◆ **Records shown**:

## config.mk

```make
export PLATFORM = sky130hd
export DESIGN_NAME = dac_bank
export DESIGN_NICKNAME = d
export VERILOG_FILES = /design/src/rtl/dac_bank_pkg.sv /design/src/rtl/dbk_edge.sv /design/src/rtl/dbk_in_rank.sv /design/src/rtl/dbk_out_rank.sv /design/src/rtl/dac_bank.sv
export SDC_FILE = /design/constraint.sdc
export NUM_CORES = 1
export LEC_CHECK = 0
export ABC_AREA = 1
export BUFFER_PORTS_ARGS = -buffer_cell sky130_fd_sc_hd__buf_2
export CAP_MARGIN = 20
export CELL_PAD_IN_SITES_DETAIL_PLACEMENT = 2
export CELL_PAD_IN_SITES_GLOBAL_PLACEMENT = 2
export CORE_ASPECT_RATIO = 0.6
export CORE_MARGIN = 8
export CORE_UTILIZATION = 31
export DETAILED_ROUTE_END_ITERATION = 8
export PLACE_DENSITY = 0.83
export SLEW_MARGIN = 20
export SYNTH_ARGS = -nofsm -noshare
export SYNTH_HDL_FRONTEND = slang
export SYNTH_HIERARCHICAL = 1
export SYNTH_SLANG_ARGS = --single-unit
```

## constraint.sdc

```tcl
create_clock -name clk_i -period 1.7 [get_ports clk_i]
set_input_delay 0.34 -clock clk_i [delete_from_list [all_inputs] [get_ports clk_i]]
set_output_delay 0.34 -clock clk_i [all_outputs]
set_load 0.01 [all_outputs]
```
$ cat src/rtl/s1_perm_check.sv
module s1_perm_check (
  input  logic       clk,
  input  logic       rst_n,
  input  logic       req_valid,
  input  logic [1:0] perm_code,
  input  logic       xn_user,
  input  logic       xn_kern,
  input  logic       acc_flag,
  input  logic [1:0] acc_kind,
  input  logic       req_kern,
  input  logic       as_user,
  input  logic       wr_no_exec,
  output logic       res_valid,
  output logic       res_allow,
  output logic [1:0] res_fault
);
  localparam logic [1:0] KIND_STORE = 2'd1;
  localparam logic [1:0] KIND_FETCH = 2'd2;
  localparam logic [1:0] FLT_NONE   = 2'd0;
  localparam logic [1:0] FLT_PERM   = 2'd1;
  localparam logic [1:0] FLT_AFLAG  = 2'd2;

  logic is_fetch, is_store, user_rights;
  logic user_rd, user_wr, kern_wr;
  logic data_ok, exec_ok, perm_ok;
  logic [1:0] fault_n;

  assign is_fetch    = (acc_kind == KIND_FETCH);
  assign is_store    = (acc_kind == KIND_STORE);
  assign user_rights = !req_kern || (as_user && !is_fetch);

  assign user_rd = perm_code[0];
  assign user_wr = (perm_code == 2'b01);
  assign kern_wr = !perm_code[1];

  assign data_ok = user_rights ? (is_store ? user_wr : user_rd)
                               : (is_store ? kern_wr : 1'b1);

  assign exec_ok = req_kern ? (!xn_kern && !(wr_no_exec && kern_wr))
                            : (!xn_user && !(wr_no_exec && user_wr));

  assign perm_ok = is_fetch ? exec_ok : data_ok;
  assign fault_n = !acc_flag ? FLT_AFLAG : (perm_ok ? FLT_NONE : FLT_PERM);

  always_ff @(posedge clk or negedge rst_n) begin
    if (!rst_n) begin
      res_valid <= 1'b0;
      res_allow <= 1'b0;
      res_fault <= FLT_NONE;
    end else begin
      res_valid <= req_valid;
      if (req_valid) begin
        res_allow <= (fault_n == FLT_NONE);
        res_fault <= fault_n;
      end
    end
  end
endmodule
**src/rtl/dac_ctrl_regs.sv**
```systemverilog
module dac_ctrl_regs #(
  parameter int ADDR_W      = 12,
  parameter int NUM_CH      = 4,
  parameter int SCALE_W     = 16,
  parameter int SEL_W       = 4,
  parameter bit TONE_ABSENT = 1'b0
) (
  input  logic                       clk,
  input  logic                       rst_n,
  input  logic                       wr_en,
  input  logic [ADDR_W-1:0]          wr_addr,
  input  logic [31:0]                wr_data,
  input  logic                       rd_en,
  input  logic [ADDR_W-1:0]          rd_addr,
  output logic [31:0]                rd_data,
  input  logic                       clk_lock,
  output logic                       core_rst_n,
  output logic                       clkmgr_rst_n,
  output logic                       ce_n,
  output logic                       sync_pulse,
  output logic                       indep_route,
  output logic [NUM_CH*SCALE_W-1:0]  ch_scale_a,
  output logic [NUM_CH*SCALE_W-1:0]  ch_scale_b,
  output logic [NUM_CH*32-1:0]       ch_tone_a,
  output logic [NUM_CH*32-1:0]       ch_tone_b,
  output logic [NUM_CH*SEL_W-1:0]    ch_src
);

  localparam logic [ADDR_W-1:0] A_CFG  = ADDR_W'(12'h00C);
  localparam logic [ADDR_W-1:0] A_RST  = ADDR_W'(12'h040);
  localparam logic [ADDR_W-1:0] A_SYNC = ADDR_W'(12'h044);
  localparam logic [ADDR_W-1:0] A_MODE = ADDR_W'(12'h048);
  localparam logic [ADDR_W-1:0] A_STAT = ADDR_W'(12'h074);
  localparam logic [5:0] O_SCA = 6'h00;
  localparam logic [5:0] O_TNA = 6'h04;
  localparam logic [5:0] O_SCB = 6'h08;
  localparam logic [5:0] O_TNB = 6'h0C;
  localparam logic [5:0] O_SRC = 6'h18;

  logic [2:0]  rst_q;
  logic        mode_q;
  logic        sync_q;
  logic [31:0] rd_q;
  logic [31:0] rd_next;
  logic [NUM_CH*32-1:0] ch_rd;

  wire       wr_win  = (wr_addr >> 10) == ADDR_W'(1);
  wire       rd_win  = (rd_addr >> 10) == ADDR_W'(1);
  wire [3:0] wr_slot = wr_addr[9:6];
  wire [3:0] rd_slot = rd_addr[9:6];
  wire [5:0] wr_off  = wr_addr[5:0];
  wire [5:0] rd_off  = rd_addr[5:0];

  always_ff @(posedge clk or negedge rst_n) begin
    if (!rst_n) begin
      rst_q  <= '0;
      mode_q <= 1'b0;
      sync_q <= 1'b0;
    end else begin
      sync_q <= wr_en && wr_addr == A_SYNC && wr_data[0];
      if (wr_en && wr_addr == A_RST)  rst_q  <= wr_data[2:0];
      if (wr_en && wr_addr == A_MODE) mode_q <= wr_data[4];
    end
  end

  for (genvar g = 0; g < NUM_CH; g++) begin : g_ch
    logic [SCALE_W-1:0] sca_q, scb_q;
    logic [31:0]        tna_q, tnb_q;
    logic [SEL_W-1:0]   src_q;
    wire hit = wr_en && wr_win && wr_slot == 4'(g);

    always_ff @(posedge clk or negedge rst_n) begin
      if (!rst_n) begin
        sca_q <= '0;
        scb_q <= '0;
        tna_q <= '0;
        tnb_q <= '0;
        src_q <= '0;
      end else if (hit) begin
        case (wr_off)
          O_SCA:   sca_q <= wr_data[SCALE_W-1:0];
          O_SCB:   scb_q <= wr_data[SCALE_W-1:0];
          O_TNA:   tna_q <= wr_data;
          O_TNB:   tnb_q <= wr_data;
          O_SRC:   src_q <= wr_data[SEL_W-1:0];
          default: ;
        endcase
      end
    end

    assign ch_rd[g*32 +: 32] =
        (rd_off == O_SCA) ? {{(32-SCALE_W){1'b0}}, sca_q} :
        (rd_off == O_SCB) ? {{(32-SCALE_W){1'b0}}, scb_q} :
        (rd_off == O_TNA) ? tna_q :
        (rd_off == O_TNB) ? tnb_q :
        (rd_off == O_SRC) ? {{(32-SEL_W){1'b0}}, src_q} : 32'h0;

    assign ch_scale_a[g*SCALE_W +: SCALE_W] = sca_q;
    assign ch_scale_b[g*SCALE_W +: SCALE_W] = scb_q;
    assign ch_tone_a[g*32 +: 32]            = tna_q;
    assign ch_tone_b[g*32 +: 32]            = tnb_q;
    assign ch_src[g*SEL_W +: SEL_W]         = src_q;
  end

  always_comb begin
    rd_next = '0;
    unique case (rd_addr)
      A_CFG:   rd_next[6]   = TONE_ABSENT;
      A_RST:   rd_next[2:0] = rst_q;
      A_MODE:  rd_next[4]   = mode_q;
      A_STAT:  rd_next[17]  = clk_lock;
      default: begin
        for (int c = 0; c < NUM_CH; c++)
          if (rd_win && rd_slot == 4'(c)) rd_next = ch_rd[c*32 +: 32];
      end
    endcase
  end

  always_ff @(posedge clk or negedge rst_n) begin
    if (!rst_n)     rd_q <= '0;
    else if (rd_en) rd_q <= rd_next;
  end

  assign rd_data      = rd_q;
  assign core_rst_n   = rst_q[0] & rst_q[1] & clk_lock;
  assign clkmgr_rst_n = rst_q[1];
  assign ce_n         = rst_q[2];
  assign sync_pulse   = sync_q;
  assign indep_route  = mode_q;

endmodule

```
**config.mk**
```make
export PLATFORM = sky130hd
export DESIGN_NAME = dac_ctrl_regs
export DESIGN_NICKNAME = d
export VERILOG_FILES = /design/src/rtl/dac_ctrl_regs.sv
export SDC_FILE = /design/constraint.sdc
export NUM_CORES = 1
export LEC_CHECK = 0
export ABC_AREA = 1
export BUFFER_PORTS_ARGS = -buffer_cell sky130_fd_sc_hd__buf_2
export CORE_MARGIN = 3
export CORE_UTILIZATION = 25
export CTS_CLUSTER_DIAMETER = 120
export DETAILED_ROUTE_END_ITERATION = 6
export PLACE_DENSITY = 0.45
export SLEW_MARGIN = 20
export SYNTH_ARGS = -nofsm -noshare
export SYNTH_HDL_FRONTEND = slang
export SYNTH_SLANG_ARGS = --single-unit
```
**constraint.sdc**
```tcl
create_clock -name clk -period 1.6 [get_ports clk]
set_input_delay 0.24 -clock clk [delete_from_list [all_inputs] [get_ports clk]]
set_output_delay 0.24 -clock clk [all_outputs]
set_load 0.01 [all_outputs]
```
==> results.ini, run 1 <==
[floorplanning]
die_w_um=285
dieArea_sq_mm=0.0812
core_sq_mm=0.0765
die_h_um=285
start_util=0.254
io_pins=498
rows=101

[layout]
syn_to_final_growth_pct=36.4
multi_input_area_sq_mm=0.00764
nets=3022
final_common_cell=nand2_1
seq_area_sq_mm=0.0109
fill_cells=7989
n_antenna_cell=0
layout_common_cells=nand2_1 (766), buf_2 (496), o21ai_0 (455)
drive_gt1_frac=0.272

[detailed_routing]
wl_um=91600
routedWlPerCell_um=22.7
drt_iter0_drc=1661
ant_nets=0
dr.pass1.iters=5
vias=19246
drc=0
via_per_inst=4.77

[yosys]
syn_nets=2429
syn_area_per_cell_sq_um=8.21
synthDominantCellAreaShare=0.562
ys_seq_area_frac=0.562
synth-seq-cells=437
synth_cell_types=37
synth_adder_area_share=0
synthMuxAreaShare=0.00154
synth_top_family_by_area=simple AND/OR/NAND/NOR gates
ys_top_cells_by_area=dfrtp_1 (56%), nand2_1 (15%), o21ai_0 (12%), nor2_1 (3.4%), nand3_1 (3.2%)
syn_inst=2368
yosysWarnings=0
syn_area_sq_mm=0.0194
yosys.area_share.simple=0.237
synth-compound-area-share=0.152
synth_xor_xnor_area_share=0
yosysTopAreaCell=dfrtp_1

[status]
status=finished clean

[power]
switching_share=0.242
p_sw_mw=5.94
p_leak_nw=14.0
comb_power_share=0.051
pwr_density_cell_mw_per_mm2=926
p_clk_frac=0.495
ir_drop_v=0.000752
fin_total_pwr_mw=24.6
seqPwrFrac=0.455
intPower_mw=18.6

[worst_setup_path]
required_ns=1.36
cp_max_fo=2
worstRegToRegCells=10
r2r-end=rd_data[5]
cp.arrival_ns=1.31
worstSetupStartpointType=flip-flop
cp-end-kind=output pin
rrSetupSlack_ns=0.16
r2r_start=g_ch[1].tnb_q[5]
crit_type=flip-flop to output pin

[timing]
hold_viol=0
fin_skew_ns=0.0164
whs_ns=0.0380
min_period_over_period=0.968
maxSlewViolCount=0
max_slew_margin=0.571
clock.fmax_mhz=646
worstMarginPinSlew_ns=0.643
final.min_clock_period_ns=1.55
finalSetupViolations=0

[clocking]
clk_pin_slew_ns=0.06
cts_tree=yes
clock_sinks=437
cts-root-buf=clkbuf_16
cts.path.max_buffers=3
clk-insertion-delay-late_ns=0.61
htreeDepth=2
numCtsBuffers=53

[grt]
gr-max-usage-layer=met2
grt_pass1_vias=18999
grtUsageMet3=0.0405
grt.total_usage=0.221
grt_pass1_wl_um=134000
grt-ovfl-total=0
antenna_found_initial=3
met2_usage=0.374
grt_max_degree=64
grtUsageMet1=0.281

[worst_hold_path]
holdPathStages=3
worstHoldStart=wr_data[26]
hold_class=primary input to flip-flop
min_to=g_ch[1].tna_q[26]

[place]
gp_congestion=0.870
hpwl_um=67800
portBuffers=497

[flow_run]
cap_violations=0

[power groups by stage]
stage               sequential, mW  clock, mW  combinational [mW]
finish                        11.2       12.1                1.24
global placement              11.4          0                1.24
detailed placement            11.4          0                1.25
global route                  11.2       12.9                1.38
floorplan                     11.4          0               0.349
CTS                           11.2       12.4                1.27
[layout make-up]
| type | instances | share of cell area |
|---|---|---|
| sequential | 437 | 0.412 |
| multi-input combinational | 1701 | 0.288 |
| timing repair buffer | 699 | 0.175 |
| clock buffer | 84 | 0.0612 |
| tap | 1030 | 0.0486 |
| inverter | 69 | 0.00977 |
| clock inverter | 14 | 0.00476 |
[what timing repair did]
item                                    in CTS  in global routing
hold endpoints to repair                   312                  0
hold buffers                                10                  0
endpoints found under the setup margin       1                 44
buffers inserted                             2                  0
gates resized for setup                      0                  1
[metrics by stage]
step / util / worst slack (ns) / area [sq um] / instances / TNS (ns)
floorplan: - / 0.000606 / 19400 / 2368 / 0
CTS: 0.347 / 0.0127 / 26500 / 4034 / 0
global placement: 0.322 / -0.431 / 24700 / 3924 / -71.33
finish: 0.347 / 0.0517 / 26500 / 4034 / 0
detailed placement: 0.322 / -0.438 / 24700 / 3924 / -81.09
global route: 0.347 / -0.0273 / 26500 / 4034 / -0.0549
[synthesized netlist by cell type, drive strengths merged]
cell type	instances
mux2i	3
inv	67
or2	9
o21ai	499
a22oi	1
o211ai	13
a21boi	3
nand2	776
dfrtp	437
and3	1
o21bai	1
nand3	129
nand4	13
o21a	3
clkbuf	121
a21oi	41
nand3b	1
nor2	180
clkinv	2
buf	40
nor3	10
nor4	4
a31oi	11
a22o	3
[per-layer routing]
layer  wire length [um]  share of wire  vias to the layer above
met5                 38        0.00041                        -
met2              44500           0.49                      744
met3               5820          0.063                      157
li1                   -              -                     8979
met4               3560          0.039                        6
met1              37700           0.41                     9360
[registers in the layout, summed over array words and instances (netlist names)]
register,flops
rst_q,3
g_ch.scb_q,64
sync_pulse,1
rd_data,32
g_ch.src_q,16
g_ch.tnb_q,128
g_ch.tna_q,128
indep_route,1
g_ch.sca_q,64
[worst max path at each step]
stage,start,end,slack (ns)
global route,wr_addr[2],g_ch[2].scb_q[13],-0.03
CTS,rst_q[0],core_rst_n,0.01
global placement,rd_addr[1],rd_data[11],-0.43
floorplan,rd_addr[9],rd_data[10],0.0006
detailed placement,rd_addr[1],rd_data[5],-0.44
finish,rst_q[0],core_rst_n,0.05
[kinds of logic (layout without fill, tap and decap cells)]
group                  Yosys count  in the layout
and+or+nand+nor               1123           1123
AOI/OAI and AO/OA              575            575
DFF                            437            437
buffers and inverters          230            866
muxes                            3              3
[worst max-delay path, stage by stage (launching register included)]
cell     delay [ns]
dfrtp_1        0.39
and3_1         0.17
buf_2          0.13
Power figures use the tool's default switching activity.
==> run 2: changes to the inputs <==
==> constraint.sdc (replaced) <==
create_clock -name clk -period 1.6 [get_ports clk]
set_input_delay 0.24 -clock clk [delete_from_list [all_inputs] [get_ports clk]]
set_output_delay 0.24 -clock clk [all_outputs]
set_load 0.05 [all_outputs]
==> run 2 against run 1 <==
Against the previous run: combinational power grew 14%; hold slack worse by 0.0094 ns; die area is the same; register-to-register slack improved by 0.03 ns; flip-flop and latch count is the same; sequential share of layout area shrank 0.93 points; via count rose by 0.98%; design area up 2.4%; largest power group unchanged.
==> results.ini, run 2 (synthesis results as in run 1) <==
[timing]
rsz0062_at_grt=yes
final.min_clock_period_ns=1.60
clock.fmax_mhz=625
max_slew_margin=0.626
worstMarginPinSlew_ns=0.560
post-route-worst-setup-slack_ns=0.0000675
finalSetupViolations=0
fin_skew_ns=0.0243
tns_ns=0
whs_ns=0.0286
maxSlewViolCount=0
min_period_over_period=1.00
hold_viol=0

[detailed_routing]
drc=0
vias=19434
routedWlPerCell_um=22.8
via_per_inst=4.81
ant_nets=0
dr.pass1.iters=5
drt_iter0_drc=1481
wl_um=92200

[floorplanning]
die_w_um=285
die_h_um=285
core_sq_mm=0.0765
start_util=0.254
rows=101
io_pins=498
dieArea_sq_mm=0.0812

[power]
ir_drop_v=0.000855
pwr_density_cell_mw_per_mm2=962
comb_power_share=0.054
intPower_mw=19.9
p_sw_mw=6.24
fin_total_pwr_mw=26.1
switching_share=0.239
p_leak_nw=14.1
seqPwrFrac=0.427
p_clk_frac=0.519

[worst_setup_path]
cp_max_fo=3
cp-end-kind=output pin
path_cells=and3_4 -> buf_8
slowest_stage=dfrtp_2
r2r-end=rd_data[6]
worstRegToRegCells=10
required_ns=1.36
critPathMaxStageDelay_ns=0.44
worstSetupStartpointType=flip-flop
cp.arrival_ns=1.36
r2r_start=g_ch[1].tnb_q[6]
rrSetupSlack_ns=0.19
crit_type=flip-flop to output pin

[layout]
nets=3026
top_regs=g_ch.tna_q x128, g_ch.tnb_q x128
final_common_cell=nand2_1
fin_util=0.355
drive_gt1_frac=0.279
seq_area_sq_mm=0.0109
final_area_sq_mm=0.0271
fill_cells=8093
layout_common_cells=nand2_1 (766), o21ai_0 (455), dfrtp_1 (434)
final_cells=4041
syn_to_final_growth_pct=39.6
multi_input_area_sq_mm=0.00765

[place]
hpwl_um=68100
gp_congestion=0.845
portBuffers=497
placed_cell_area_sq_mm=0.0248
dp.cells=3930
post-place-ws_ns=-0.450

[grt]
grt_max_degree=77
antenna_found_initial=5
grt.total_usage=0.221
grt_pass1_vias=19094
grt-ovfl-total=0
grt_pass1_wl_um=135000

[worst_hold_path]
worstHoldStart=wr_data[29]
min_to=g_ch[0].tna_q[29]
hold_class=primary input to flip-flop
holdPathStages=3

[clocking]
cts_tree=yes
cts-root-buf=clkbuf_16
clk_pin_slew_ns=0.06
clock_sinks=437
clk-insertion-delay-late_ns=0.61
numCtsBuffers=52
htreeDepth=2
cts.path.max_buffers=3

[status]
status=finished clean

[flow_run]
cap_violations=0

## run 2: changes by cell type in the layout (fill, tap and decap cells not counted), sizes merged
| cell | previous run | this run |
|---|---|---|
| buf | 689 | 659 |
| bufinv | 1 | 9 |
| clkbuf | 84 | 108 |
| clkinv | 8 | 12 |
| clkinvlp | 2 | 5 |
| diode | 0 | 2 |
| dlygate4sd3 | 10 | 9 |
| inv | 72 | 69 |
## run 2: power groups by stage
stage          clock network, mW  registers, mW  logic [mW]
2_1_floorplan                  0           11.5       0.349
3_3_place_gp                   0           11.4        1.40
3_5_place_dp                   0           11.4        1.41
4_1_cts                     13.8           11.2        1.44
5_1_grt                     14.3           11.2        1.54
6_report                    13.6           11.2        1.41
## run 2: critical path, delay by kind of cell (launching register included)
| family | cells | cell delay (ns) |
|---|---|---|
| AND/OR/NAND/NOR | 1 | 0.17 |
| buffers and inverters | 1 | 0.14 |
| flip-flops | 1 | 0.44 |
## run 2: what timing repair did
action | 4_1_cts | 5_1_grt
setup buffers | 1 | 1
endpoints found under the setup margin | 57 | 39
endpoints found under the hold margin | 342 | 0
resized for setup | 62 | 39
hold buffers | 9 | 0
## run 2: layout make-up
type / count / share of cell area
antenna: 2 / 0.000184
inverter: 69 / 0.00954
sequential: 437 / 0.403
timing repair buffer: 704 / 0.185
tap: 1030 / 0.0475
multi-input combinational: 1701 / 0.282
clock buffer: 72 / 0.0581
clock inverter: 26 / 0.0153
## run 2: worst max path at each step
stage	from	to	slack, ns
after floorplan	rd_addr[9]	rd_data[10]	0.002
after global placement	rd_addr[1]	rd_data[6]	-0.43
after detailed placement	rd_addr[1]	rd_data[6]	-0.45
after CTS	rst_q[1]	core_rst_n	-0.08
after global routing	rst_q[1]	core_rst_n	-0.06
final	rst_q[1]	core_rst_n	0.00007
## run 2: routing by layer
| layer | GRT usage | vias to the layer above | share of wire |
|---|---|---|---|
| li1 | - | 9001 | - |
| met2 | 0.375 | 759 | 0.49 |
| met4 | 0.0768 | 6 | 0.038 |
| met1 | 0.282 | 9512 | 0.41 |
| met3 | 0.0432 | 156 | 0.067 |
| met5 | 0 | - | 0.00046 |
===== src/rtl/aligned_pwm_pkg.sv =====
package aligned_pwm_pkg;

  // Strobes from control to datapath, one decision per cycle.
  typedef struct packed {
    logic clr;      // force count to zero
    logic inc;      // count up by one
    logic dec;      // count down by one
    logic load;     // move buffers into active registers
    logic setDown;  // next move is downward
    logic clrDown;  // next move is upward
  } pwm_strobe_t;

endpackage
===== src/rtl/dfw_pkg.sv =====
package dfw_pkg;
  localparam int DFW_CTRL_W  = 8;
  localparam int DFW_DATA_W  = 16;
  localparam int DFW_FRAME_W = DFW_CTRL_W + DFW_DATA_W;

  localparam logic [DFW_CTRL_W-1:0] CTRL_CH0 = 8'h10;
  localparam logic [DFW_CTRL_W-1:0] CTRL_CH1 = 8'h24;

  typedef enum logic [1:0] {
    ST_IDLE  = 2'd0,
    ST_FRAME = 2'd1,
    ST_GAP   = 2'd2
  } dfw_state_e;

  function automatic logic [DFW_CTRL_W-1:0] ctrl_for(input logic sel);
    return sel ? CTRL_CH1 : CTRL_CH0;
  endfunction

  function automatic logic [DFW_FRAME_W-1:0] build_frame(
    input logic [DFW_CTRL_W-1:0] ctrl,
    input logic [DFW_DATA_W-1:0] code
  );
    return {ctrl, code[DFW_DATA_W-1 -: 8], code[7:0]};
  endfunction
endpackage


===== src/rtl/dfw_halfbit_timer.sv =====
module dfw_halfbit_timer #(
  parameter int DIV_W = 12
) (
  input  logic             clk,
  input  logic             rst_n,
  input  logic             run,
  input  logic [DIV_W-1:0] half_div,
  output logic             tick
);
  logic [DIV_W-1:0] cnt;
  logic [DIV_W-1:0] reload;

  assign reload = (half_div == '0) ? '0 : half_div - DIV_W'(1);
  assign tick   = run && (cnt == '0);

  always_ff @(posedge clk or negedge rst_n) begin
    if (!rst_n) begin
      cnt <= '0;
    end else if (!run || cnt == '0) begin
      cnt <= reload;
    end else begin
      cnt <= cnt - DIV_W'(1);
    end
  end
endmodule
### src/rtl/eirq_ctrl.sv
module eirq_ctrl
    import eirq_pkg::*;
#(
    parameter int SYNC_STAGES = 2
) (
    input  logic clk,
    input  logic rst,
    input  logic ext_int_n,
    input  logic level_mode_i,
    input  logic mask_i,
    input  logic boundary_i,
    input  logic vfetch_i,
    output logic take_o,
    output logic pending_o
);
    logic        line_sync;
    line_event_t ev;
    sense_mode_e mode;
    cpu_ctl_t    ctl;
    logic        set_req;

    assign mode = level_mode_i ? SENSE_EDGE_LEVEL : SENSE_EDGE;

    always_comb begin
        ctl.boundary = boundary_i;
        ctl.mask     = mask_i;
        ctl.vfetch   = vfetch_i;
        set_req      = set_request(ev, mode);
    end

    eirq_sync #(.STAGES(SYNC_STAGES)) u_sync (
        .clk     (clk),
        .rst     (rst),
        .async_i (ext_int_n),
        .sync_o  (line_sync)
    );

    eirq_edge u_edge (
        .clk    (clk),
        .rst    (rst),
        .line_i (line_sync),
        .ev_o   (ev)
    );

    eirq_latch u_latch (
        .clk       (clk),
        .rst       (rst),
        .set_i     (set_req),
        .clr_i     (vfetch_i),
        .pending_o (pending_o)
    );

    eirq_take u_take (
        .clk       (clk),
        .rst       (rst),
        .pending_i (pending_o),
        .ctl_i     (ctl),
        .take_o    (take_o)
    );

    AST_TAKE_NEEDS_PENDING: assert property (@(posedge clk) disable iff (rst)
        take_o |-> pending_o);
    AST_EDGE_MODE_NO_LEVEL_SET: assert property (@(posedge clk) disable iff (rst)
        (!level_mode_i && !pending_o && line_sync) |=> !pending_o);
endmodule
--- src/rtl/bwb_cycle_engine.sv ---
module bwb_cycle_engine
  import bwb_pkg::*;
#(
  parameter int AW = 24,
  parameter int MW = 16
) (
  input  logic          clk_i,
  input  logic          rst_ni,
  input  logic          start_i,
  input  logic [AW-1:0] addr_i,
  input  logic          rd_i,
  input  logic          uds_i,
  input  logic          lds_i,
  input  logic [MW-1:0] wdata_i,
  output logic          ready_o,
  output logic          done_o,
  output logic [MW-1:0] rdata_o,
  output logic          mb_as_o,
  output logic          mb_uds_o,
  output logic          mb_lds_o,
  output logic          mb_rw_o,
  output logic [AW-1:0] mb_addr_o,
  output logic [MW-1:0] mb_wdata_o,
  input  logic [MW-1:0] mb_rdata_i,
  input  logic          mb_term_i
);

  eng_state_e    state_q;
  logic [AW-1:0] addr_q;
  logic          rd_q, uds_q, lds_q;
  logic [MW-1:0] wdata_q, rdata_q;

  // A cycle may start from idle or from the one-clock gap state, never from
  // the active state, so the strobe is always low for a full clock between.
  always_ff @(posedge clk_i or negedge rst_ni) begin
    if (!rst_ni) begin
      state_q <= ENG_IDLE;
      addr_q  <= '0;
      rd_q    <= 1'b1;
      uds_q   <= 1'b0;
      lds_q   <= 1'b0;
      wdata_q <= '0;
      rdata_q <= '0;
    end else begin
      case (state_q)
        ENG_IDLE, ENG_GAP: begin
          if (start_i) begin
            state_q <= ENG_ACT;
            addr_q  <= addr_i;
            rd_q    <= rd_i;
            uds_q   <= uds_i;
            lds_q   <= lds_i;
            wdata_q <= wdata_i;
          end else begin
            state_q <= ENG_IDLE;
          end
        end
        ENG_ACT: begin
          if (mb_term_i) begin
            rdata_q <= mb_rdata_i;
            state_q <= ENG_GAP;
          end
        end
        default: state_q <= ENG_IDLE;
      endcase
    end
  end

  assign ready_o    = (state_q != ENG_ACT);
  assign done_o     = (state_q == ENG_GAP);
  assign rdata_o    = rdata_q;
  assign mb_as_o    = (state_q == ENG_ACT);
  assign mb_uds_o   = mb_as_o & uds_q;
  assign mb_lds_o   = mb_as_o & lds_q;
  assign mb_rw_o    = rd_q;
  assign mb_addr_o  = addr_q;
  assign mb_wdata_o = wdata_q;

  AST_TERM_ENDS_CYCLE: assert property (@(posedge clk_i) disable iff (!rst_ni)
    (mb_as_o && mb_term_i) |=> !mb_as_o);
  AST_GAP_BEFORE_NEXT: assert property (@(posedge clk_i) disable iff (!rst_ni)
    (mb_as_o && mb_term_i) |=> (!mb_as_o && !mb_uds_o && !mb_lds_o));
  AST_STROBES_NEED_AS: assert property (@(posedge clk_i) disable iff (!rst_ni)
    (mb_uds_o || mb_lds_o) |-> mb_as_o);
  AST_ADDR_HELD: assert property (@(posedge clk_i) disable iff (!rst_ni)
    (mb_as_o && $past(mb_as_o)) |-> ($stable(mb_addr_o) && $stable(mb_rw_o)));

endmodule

◆ **What you should do**: Go through the material above, find each line with the string "under", and copy it.

◆ **Answer to this exercise**:
endpoints found under the setup margin       1                 44
endpoints found under the setup margin | 57 | 39
endpoints found under the hold margin | 342 | 0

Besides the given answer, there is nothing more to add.